Generative models can also be used to find probable values for latent variables. While a discriminative model may easily distinguish between two images of microtubules from different conditions (say wild type and treated with nocodazole, which depolymerizes microtubules), a generative model can include latent variables parameterizing the process of microtubule growth, e.g. number and average length of microtubules. Thus, unlike with discriminative models, learning the parameters of the generative model could encode the basis for the differences between patterns.

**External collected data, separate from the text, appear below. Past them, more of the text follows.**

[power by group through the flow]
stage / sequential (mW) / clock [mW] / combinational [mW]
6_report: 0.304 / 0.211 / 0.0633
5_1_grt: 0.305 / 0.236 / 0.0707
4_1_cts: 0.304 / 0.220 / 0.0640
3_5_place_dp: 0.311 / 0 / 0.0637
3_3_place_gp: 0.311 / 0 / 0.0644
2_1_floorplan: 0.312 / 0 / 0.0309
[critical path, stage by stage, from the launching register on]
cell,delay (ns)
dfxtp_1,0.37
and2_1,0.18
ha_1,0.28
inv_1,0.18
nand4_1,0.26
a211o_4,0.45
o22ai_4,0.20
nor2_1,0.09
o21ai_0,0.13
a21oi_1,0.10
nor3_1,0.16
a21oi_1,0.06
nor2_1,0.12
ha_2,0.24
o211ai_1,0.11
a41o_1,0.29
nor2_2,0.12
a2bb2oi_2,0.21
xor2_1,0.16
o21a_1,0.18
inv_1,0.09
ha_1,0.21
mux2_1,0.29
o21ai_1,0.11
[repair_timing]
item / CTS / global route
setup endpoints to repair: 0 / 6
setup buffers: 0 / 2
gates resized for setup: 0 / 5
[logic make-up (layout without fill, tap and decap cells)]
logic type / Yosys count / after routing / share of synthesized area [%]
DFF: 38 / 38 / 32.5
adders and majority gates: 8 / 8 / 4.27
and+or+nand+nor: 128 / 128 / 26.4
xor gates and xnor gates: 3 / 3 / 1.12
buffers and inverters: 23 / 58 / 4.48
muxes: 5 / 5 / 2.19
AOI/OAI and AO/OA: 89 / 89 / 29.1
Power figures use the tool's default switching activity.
$ cat src/rtl/viterbi_pkg.sv
// Shared constants and trellis helpers for the rate-1/2, K=3 (7,5) convolutional code.
package viterbi_pkg;

    localparam logic [2:0]  G0        = 3'b111;
    localparam logic [2:0]  G1        = 3'b101;
    localparam int unsigned K         = 3;
    localparam int unsigned NSTATES   = 1 << (K - 1);
    localparam int unsigned PM_INIT   = 16;
    localparam int unsigned NORM_STEP = 64;

    // state = {p0,p1}; returns {c1,c0} for input bit d leaving that state
    function automatic logic [1:0] exp_sym(input logic [1:0] state, input logic d);
        logic [2:0] sr;
        sr = {d, state};
        return {^(sr & G0), ^(sr & G1)};
    endfunction

    function automatic logic [1:0] hamming2(input logic [1:0] a, input logic [1:0] b);
        logic [1:0] x;
        x = a ^ b;
        return {1'b0, x[1]} + {1'b0, x[0]};
    endfunction

endpackage

$ cat src/rtl/viterbi_decoder_if.sv
// Channel-symbol bus between the receive datapath and the Viterbi decoder.
interface viterbi_decoder_if;

    logic       enable;
    logic [1:0] d_in;
    logic       d_out;

    modport master (output enable, output d_in, input d_out);
    modport slave  (input enable, input d_in, output d_out);

endinterface

$ cat src/rtl/viterbi_decoder_acs.sv
// Add-compare-select with metric normalization for the four-state trellis (combinational).
module viterbi_decoder_acs
    import viterbi_pkg::*;
#(
    parameter int unsigned PM_W = 8
) (
    input  logic [1:0]                    sym,
    input  logic [NSTATES-1:0][PM_W-1:0] pm,
    output logic [NSTATES-1:0][PM_W-1:0] pm_nxt,
    output logic [NSTATES-1:0]            sel
);

    logic [NSTATES-1:0][PM_W-1:0] pm_acs;
    logic [1:0]                   sv;
    logic [1:0]                   pa;
    logic [1:0]                   pb;
    logic [PM_W-1:0]              ca;
    logic [PM_W-1:0]              cb;
    logic                         all_big;

    always_comb begin
        pm_acs  = '0;
        pm_nxt  = '0;
        sel     = '0;
        sv      = '0;
        pa      = '0;
        pb      = '0;
        ca      = '0;
        cb      = '0;
        all_big = 1'b1;

        // Target state {d,p0} is reached from {p0,0} or {p0,1}; ties keep p1=0
        for (int unsigned s = 0; s < NSTATES; s++) begin
            sv = 2'(s);
            pa = {sv[0], 1'b0};
            pb = {sv[0], 1'b1};
            ca = pm[pa] + PM_W'(hamming2(sym, exp_sym(pa, sv[1])));
            cb = pm[pb] + PM_W'(hamming2(sym, exp_sym(pb, sv[1])));
            if (cb < ca) begin
                pm_acs[s] = cb;
                sel[s]    = 1'b1;
            end else begin
                pm_acs[s] = ca;
                sel[s]    = 1'b0;
            end
        end

        for (int unsigned s = 0; s < NSTATES; s++) begin
            if (pm_acs[s] < PM_W'(NORM_STEP)) begin
                all_big = 1'b0;
            end
        end

        for (int unsigned s = 0; s < NSTATES; s++) begin
            pm_nxt[s] = all_big ? pm_acs[s] - PM_W'(NORM_STEP) : pm_acs[s];
        end
    end

endmodule

$ cat src/rtl/viterbi_decoder.sv
// Hard-decision register-exchange Viterbi decoder for the (7,5) K=3 code.
module viterbi_decoder
    import viterbi_pkg::*;
#(
    parameter int unsigned TB_DEPTH = 24,
    parameter int unsigned PM_W     = 8
) (
    input  logic             clk,
    input  logic             rst,
    viterbi_decoder_if.slave bus
);

    localparam int unsigned CNT_W = $clog2(TB_DEPTH + 1);

    logic [NSTATES-1:0][PM_W-1:0]     pm;
    logic [NSTATES-1:0][PM_W-1:0]     pm_nxt;
    logic [NSTATES-1:0][TB_DEPTH-1:0] hist;
    logic [NSTATES-1:0][TB_DEPTH-1:0] hist_nxt;
    logic [NSTATES-1:0]               sel;
    logic [CNT_W-1:0]                 sym_cnt;
    logic [1:0]                       best;
    logic [1:0]                       sv;
    logic [1:0]                       pred;
    logic                             bit_nxt;
    logic                             d_out_q;

    viterbi_decoder_acs #(
        .PM_W(PM_W)
    ) u_acs (
        .sym    (bus.d_in),
        .pm     (pm),
        .pm_nxt (pm_nxt),
        .sel    (sel)
    );

    always_comb begin
        hist_nxt = '0;
        sv       = '0;
        pred     = '0;
        for (int unsigned s = 0; s < NSTATES; s++) begin
            sv          = 2'(s);
            pred        = {sv[0], sel[s]};
            hist_nxt[s] = {hist[pred][TB_DEPTH-2:0], sv[1]};
        end
    end

    // Output decision uses the pre-update metrics and histories; lowest index wins ties
    always_comb begin
        best = '0;
        for (int unsigned s = 1; s < NSTATES; s++) begin
            if (pm[s] < pm[best]) begin
                best = 2'(s);
            end
        end
        bit_nxt = (sym_cnt == CNT_W'(TB_DEPTH)) ? hist[best][TB_DEPTH-1] : 1'b0;
    end

    always_ff @(posedge clk or negedge rst) begin
        if (!rst) begin
            for (int unsigned s = 0; s < NSTATES; s++) begin
                pm[s] <= (s == 0) ? '0 : PM_W'(PM_INIT);
            end
            hist    <= '0;
            sym_cnt <= '0;
            d_out_q <= 1'b0;
        end else if (bus.enable) begin
            pm      <= pm_nxt;
            hist    <= hist_nxt;
            d_out_q <= bit_nxt;
            if (sym_cnt != CNT_W'(TB_DEPTH)) begin
                sym_cnt <= sym_cnt + CNT_W'(1);
            end
        end
    end

    assign bus.d_out = d_out_q;

endmodule

$ cat src/flat_wrapper.sv
// flat-port wrapper written by rule: the top's interface ports become plain ports
module viterbi_decoder_flat import viterbi_pkg::*;
#(
    parameter int unsigned TB_DEPTH = 24,
    parameter int unsigned PM_W     = 8
)
  (clk, rst, bus_enable, bus_d_in, bus_d_out);
  viterbi_decoder_if bus_i ();
  input  logic clk;
  input  logic rst;
  input wire logic [$bits(bus_i.enable)-1:0] bus_enable;
  input wire logic [$bits(bus_i.d_in)-1:0] bus_d_in;
  output wire logic [$bits(bus_i.d_out)-1:0] bus_d_out;
  assign bus_i.enable = bus_enable;
  assign bus_i.d_in = bus_d_in;
  assign bus_d_out = bus_i.d_out;
  viterbi_decoder #(.TB_DEPTH(TB_DEPTH), .PM_W(PM_W)) u_core (.clk(clk), .rst(rst), .bus(bus_i));
endmodule
$ cat config.mk
export PLATFORM = sky130hd
export DESIGN_NAME = viterbi_decoder_flat
export DESIGN_NICKNAME = d
export VERILOG_FILES = /design/src/rtl/viterbi_pkg.sv /design/src/rtl/viterbi_decoder_if.sv /design/src/rtl/viterbi_decoder_acs.sv /design/src/rtl/viterbi_decoder.sv /design/src/flat_wrapper.sv
export SDC_FILE = /design/constraint.sdc
export NUM_CORES = 1
export LEC_CHECK = 0
export CORE_MARGIN = 5
export CORE_UTILIZATION = 55
export DETAILED_ROUTE_END_ITERATION = 10
export PLACE_DENSITY = 0.79
export SYNTH_ARGS = -nofsm -noshare
export SYNTH_HDL_FRONTEND = slang
export SYNTH_HIERARCHICAL = 1
export SYNTH_SLANG_ARGS = --single-unit
$ cat constraint.sdc
create_clock -name clk -period 5.5 [get_ports clk]
set_input_delay 1.375 -clock clk [delete_from_list [all_inputs] [get_ports clk]]
set_output_delay 1.375 -clock clk [all_outputs]
set_load 0.01 [all_outputs]
==> qor.yml, run 1 <==
post-place-ws_ns: -0.4387
dr.pass1.iters: 5
antenna_cells: 0
ys_warn_count: 6
synth_area_per_cell_sq_um: 9.448
ys_seq_area_share_pct: 37.10
setup_viol: 0
worst_slack_ns: 0.1031
cts_buffers: 17
clock_latency_ns: 0.42
synthTopCellsByArea: "dfrtp_1, mux2i_1, ha_1, a21oi_1, nor2_1"
ant_nets: 0
final_common_cell: "dfrtp_1"
relSlewSlack_pct: 38.84
gp_congestion: 0.8818
critPathArrivalTime_ns: 5.69
die_y_um: 135.9
grt_overflow: 0
fin_hold_ws_ns: 0.4672
area_growth_syn_to_layout_pct: 16.25
io_buffers: 5
clock_tree.buffer_depth: 2
grt.total_usage_pct: 23.01
synth_cells: 922
layout.nets: 1053
dp_cells: 1170
min_period_ns: 5.397
hp-class: "reg -> reg"
clockRootBuffer: "clkbuf_16"
wire_per_inst_um: 16.97
cap_violations: 0
synth_edf_count: 0
grt_max_degree: 124
fin_util_pct: 64.45
synthFlopType: "dfrtp_1"
rows: 46
core_area_sq_um: 15710
final_cells: 1202
syn_nets: 1001
post-dp-hpwl_um: 13610
dieArea_sq_um: 18460
mostFrequentLayoutCells: "dfrtp_1, nor2_1, a21oi_1"
clk_pin_slew_ns: 0.06
slew_viol_final: 0
grt_pass1_wl_um: 33950
die_w_um: 135.9
synth-seq-cells: 129
drt_iter0_drc: 470
crit_type: "in -> reg"
period_share_pct: 98.12
drc: 0
status: "finished, final reports clean"
fmax_ghz: 0.1853
antenna_found_initial: 0
cts_sinks: 129
drive_gt1_share_pct: 18.36
synth.distinct_cells: 52
htreeDepth: 4
required_ns: 5.79
initial_core_util_pct: 55.44
ys_async_sr_fraction_pct: 100.0
rr_worst_depth: 20
netlist_area_sq_um: 8711
crit_path_end_kind: "flop"
cts_tree: "yes"
synth_top_cell_by_area: "dfrtp_1"
first_global_vias: 6951
cts_hold_buf: 0
hold_path_depth: 1
worst-slew-pin-transition_ns: 0.9175
io_pins: 6
skew_ns: 0.01113
start_kind: "primary input"
routed_via_density: 5.765
crit_fanout: 8
dr_total_vias: 6929
netlist.area_leader.share_pct: 36.20
wl_um: 20400
hold_viol_final: 0
-- registers in the layout (all words and copies together), names as in the netlist --
| signal | count |
|---|---|
| u_core/bus.d_out | 1 |
| u_core/hist | 91 |
| u_core/pm | 32 |
| u_core/sym_cnt | 5 |
-- metrics by stage --
step	cell area (sq um)	setup TNS, ns
floorplan	8720	0
global placement	9463	-2.529
detailed placement	9463	-3.448
CTS	10030	0
global route	10130	-0.005697
finish	10130	0
-- logic make-up (layout without fill, tap and decap cells) --
family                     count (synthesis)  after routing  synth area share [%]
and+or+nand+nor                          224            224                 11.53
AOI/OAI and AO/OA                        211            211                 14.36
muxes                                    130            130                 15.48
DFF                                      129            129                 37.10
buffers and inverters                     87            151                 4.065
adders and majority gates                 74             74                 10.63
xor gates and xnor gates                  67             67                 6.823
-- routing by layer --
layer / GRT usage (%) / wire length [um] / vias up
met1: 29.60 / 9086 / 3353
li1: - / - / 3337
met5: 0 / 0 / -
met4: 8.735 / 568 / 0
met2: 38.47 / 9872 / 186
met3: 4.589 / 876 / 53
-- critical path, cell delays in order --
cell and delay, ns:
clkdlybuf4s50_1 0.48, inv_1 0.08, ha_4 0.24, buf_4 0.14, ha_1 0.18, nor2b_2 0.17
o21ai_2 0.16, nor2_1 0.07, xnor2_1 0.26, inv_1 0.13, ha_4 0.30, and3_4 0.19
buf_4 0.10, nand2_1 0.07, o31ai_4 0.33, inv_4 0.06, mux2_4 0.32, ha_2 0.20
nor4_4 0.26, buf_12 0.17, mux2i_1 0.09, mux2_2 0.30
-- final timing paths --
kind                       slack, ns                        start                      endpoint
setup / recovery                0.10                  bus_d_in[1]     u_core/pm[23]$_DFFE_PN0P_
setup reg to reg                0.44     u_core/pm[5]$_DFFE_PN0P_  u_core/bus.d_out$_DFFE_PN0P_
hold / removal                  0.47  u_core/hist[72]$_DFFE_PN0P_   u_core/hist[72]$_DFFE_PN0P_
min in group asynchronous       1.04                          rst   u_core/hist[86]$_DFFE_PN0P_
hold reg to reg                 0.47  u_core/hist[72]$_DFFE_PN0P_   u_core/hist[72]$_DFFE_PN0P_
max in group asynchronous       3.39                          rst     u_core/pm[12]$_DFFE_PN1P_
-- final cells by class --
type,count,area (sq um)
tap,216,270.3
timing repair buffer,83,690.7
fill,1256,5587
multi-input combinational,706,5256
sequential,129,3232
clock buffer,18,429.2
inverter,37,141.4
clock inverter,13,106.4
-- timing repair --
| action | CTS | global route |
|---|---|---|
| resized for setup | 4 | 22 |
| setup endpoints to repair | 2 | 9 |
| setup buffers | 0 | 1 |
| pin swaps | 0 | 6 |
-- synthesized netlist by cell type, drive strengths merged, types with 2 or more instances --
cell and n:
dfrtp 126, a21oi 118, nor2 117, mux2i 98, ha 74, nand2 46, o21ai 43, inv 37
xnor2 37, mux2 32, xor2 30, clkbuf 28, buf 22, nand2b 15, a21o 13, nand3 11
nand4 9, nor2b 9, and4 6, o21a 6, o2111ai 5, a2111oi 3, a211o 3, and3 3
dfstp 3, o211ai 3, o31ai 3, or2 3, a221oi 2, a31o 2, a31oi 2, a41o 2
nand3b 2
Power of run 1 is not shown: default switching activity piles up to over one toggle a cycle in this logic, so the estimate is an artifact.
==> run 2, diff against run 1 <==
--- a/config.mk
+++ b/config.mk
@@ -5,6 +5,7 @@
 export SDC_FILE = /design/constraint.sdc
 export NUM_CORES = 1
 export LEC_CHECK = 0
+export CAP_MARGIN = 20
 export CORE_MARGIN = 5
 export CORE_UTILIZATION = 55
 export DETAILED_ROUTE_END_ITERATION = 10
==> results of run 2 <==
No change in the layout: final DEF, timing and power equal those of run 1.
Power of run 2 is left out for the same reason.
==> run 3, diff against run 2 <==
--- a/config.mk
+++ b/config.mk
@@ -9,7 +9,8 @@
 export CORE_MARGIN = 5
 export CORE_UTILIZATION = 55
 export DETAILED_ROUTE_END_ITERATION = 10
-export PLACE_DENSITY = 0.79
+export PLACE_DENSITY = 0.82
+export SKIP_CTS_REPAIR_TIMING = 1
 export SYNTH_ARGS = -nofsm -noshare
 export SYNTH_HDL_FRONTEND = slang
 export SYNTH_HIERARCHICAL = 1
==> constraint.sdc (replaced) <==
create_clock -name clk -period 4.7 [get_ports clk]
set_input_delay 1.175 -clock clk [delete_from_list [all_inputs] [get_ports clk]]
set_output_delay 1.175 -clock clk [all_outputs]
set_load 0.01 [all_outputs]
==> run 3 against run 2 <==
  * Critical path depth shrank 2
  * Non-clock buffer count grew 53
  * Clock-buffer cell count rose by 2
  * Design area is 7.7% higher
  * The run now ends with negative setup slack left
  * Critical endpoint is now u_core/pm[7]$_DFFE_PN0P_
  * Final cell count grew 4.6%
  * Highest routed layer unchanged
==> qor.yml, run 3 (synthesis results as in run 1) <==
relSlewSlack_pct: 35.30
cts_tree: "yes"
antenna_found_initial: 0
hp-class: "reg -> reg"
grt_overflow: 0
period_share_pct: 101.6
drt_iter0_drc: 793
clk_pin_slew_ns: 0.06
htreeDepth: 4
antenna_cells: 0
slowest_stage: "o21ai_2"
status: "complete, but fails checks"
gp_congestion: 0.9961
area_growth_syn_to_layout_pct: 25.22
io_pins: 6
cap_violations: 0
violations: "negative setup slack"
crit_type: "in -> reg"
required_ns: 5.03
grt_pass1_wl_um: 35090
rows: 46
slew_viol_final: 0
grt.total_usage_pct: 23.85
crit_fanout: 8
placed_cell_area_sq_um: 9859
largest_reg_flops: 91
cts_sinks: 129
post-place-ws_ns: -0.9181
multi_input_area_sq_um: 5580
critPathArrivalTime_ns: 5.10
drive_gt1_share_pct: 27.19
cts_buffers: 17
cp_cell_sequence: "clkbuf_2, clkinvlp_4, ha_4, ha_4, nor2b_1, o21ai_2, buf_4, a21oi_1, xnor2_1, ha_1, a21o_1, a21oi_2, o21ai_2, mux2_4, ha_2, nor4_4, buf_6, mux2i_1, nand2_1, o21ai_1"
max_flop_register: "u_core/hist"
crit_path_end_kind: "flop"
routed_via_density: 6.036
layout.nets: 1107
core_area_sq_um: 15710
ant_nets: 0
rr_worst_depth: 22
clock_tree.buffer_depth: 2
fmax_ghz: 0.2094
clockRootBuffer: "clkbuf_16"
setup_viol: 10
clock_latency_ns: 0.42
stdcell_area_sq_um: 10910
reg_top3: "u_core/hist x91, u_core/pm x32, u_core/sym_cnt x5"
r2r-start: "u_core/pm[5]$_DFFE_PN0P_"
worst_slack_ns: -0.07454
hold_viol_final: 0
drc: 0
reg2reg_slack_ns: 0.15
wire_per_inst_um: 18.72
min_to: "u_core/hist[72]$_DFFE_PN0P_"
initial_core_util_pct: 55.44
rsz0062_at_grt: "true"
cp_slowest_stage_delay_ns: 0.35
worstHoldStart: "u_core/hist[72]$_DFFE_PN0P_"
skew_ns: 0.007981
wl_um: 23530
dr.pass1.iters: 7
regArea_sq_um: 3232
dr_total_vias: 7587
worst-slew-pin-transition_ns: 0.9705
worstReg2RegEnd: "u_core/bus.d_out$_DFFE_PN0P_"
fillers: 1057
start_kind: "primary input"
min_period_ns: 4.775
io_buffers: 5
fin_util_pct: 69.42
dieArea_sq_um: 18460
fin_hold_ws_ns: 0.4692
hold_path_depth: 1
die_w_um: 135.9
mostFrequentLayoutCells: "buf_4, dfrtp_1, nor2_1"
post-dp-hpwl_um: 14310
die_y_um: 135.9
grt_max_degree: 133
first_global_vias: 7145
[run 3: cell types whose count changed in the layout (fill, tap and decap cells not counted), sizes merged, moves of 2 or more]
cell,delta
buf,+52
clkbuf,+5
bufinv,+2
inv,-5
clkinv,+2
[run 3: area by class of cell]
cell class              instances  share of cell area (%)
multi-input cells             707                   51.16
flip-flops and latches        129                   29.63
well taps                     216                   2.478
repair buffers                136                   9.945
clock buffers                  20                   4.187
inverters                      37                   1.399
clock inverters                12                   1.204
[run 3: worst max-delay path, delay by kind of cell]
| kind | cells | cell delay [ns] |
|---|---|---|
| AO/OA/AOI/OAI | 6 | 1.08 |
| AND/OR/NAND/NOR | 3 | 0.47 |
| multiplexers | 2 | 0.51 |
| adder cells (fa/ha/maj) | 4 | 0.99 |
| buffers and inverters | 4 | 0.63 |
| XOR/XNOR | 1 | 0.26 |
[run 3: how the worst max path moves through the flow]
stage | startpoint | endpoint | slack [ns] | depth (start not counted)
CTS | bus_d_in[1] | u_core/pm[31]$_DFFE_PN0P_ | -0.48 | 20
global placement | bus_d_in[1] | u_core/pm[31]$_DFFE_PN0P_ | -0.85 | 20
finish | bus_d_in[0] | u_core/pm[7]$_DFFE_PN0P_ | -0.07 | 20
detailed placement | bus_d_in[1] | u_core/pm[31]$_DFFE_PN0P_ | -0.92 | 20
global route | bus_d_in[0] | u_core/pm[8]$_DFFE_PN0P_ | -0.23 | 22
floorplan | bus_d_in[1] | u_core/pm[23]$_DFFE_PN0P_ | -0.16 | 18
[run 3: through the flow]
step	cells	setup TNS [ns]
2_1_floorplan	922	-0.9273
4_1_cts	1239	-7.437
3_3_place_gp	1207	-37.77
3_5_place_dp	1207	-47.67
5_1_grt	1257	-4.589
6_report	1257	-0.4962
[run 3: routing by layer]
layer	GRT usage, %	share of wire, %
met4	9.518	5.1
met1	31.74	41
met3	3.997	6.3
met5	0	0
met2	39.02	48
Power of run 3 is left out for the same reason.
## config.mk

```make
export PLATFORM = sky130hd
export DESIGN_NAME = dmx_frame_seq
export DESIGN_NICKNAME = d
export VERILOG_FILES = /design/src/rtl/dmx_frame_seq.sv
export SDC_FILE = /design/constraint.sdc
export NUM_CORES = 1
export LEC_CHECK = 0
export CAP_MARGIN = 30
export CELL_PAD_IN_SITES_DETAIL_PLACEMENT = 0
export CELL_PAD_IN_SITES_GLOBAL_PLACEMENT = 1
export CORE_MARGIN = 2
export CORE_UTILIZATION = 35
export CTS_CLUSTER_DIAMETER = 50
export DETAILED_ROUTE_END_ITERATION = 8
export GPL_TIMING_DRIVEN = 1
export HOLD_SLACK_MARGIN = 0.03
export PLACE_DENSITY = 0.71
export RECOVER_POWER = 25
export SLEW_MARGIN = 20
export SYNTH_ARGS = -nofsm -noshare
export SYNTH_HDL_FRONTEND = slang
export SYNTH_SLANG_ARGS = --single-unit
```

## constraint.sdc

```tcl
create_clock -name clk_i -period 2.35 [get_ports clk_i]
set_clock_uncertainty 0.05 [all_clocks]
set_input_delay 0.235 -clock clk_i [delete_from_list [all_inputs] [get_ports clk_i]]
set_output_delay 0.235 -clock clk_i [all_outputs]
set_load 0.005 [all_outputs]
```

As previously proposed [11], models of cellular structures ideally should be:

1. automated: learnable automatically from images;

2. generative: able to synthesize new, simulated images displaying the specific pattern(s) learned from images;

3. statistically accurate: able to capture pattern variation between cells;

4. compact: representable by a small number of parameters and communicable with significantly fewer bits than the training images.

In the context of this paper, one key issue in building models of cells is that they need to contain modular pieces which depend on each other in order to capture correlations between structures of the cell when synthesizing an image. For example, endosomes lie between the nuclear and cell membranes, so to synthesize an image displaying an endosomal protein’s distribution pattern, one might generate a nuclear shape, then, given that the cell membrane is always outside the nuclear membrane and their orientations are correlated [11], generate a cell shape whose probability distribution depends on the selected nuclear shape, and finally generate endosome-shaped objects so that they lie between the two shapes. Combined together, these pieces produce a generated image which is analogous to a real multichannel microscope image. Open source software components that can learn such conditional models and synthesize instances as images are available at http://CellOrganizer.org.

One important issue in modeling is the balance between accuracy and precision and how it is affected by model complexity, i.e. the number of parameters. We want to choose a level of complexity that will allow the model to generate images resembling real ones while maintaining computational feasibility. For example, a nuclear shape approximated by an ellipse could not incorporate bends or blebs, but a model using polygons with thousands of vertices might take hundreds of thousands of images to have its parameters properly estimated.

Parametric models can be built for nuclear shape

A cell’s nuclear and plasma membranes form the largest partitions of cellular material and so are the first structures to model. We start by modeling nuclear shape as the foundation for the rest of the cell in two-dimensional (2D) and three-dimensional (3D) images, and then we model cell shape as statistically dependent or constructed upon nuclear shape (but dependency in the other direction would also be reasonable).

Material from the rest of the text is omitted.